# What is expected
Go through the records, and copy each line in which the string "presticky" is present.

--------------------

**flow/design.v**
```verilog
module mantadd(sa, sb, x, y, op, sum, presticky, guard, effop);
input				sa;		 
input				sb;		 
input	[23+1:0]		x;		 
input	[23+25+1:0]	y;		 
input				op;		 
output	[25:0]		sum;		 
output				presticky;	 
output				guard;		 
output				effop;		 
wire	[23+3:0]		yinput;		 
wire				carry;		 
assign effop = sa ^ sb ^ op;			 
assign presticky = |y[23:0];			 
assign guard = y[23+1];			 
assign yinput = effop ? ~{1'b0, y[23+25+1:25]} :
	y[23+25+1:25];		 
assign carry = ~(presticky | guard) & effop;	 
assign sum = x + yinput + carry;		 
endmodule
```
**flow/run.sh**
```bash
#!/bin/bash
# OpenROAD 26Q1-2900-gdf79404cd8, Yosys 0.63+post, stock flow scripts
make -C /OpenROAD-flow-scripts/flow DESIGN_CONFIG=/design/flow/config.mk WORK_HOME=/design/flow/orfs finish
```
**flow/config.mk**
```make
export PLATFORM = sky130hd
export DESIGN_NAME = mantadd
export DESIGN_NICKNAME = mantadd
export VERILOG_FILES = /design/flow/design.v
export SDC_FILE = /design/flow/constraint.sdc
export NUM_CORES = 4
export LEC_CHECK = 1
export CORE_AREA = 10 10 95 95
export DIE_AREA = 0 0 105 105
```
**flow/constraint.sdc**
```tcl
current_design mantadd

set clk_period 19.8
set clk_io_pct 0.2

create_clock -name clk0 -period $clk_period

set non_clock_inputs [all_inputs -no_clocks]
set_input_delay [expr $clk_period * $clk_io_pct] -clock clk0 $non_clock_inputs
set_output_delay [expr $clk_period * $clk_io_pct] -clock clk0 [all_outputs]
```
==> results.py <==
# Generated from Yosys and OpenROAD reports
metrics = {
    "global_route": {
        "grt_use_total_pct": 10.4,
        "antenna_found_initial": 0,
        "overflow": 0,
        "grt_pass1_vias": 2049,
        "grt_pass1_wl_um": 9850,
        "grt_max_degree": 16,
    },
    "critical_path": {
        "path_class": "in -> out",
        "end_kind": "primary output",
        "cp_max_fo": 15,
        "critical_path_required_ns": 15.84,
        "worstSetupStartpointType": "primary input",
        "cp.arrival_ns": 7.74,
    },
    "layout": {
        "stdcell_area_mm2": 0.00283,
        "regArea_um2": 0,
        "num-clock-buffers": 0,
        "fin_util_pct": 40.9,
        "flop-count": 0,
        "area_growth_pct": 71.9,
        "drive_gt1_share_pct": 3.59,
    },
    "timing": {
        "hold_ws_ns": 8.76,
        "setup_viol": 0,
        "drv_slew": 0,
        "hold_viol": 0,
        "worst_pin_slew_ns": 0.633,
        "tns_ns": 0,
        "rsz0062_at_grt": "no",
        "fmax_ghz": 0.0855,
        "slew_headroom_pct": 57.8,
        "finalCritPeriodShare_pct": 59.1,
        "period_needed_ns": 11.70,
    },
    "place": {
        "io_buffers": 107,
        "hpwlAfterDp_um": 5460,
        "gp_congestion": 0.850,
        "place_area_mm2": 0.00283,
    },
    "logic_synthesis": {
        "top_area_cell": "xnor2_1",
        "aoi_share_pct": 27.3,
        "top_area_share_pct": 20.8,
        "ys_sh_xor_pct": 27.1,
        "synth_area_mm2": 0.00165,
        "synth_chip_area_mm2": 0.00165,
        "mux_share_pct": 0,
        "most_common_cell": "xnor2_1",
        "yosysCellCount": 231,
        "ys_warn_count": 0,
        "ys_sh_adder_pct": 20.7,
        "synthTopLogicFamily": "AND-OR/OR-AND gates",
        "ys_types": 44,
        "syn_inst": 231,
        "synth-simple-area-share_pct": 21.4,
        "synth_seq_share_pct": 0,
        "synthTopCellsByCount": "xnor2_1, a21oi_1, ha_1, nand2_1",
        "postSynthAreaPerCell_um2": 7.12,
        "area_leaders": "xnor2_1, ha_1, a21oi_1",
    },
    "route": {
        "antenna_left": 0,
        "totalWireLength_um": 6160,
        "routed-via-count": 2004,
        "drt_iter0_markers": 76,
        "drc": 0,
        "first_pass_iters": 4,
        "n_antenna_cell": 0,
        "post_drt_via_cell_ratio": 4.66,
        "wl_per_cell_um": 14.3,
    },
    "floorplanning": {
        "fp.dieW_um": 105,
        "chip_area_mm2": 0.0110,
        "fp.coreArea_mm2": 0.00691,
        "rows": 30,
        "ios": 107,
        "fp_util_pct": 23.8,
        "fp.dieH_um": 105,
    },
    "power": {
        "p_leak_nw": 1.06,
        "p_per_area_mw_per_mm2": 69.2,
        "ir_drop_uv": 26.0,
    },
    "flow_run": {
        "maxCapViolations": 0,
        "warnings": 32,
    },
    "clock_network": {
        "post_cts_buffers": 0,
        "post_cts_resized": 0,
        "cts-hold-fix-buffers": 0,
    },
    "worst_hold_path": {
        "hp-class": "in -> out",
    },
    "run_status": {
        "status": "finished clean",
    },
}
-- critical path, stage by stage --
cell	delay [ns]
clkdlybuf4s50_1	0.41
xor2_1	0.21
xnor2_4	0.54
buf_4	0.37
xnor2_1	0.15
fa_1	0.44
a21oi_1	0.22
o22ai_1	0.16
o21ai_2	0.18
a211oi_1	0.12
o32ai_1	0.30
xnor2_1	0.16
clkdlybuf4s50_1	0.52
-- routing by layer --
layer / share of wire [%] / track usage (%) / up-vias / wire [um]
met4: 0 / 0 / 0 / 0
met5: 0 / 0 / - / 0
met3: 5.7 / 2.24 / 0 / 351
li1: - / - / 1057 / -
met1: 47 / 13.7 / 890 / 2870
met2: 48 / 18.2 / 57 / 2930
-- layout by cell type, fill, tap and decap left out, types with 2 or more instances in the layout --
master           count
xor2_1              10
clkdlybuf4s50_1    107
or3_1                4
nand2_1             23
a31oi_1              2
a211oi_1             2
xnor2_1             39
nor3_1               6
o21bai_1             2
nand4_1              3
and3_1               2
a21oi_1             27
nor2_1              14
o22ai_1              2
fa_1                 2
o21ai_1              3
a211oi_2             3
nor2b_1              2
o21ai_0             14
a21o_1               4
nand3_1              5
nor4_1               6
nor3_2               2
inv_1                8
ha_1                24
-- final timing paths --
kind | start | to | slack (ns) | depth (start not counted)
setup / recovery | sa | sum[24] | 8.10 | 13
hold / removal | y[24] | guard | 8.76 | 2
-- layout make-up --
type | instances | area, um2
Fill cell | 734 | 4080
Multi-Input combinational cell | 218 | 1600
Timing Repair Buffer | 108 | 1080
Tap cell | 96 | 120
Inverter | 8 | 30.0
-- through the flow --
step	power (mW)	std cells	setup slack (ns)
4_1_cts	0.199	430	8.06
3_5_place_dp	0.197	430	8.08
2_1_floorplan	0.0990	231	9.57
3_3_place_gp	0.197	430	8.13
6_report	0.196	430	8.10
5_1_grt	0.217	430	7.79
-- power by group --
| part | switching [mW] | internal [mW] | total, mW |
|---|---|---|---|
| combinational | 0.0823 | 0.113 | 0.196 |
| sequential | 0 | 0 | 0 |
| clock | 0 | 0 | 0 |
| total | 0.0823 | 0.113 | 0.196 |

--------------------

# Answer to this exercise
module mantadd(sa, sb, x, y, op, sum, presticky, guard, effop);
output				presticky;	 
assign presticky = |y[23:0];			 
assign carry = ~(presticky | guard) & effop;	 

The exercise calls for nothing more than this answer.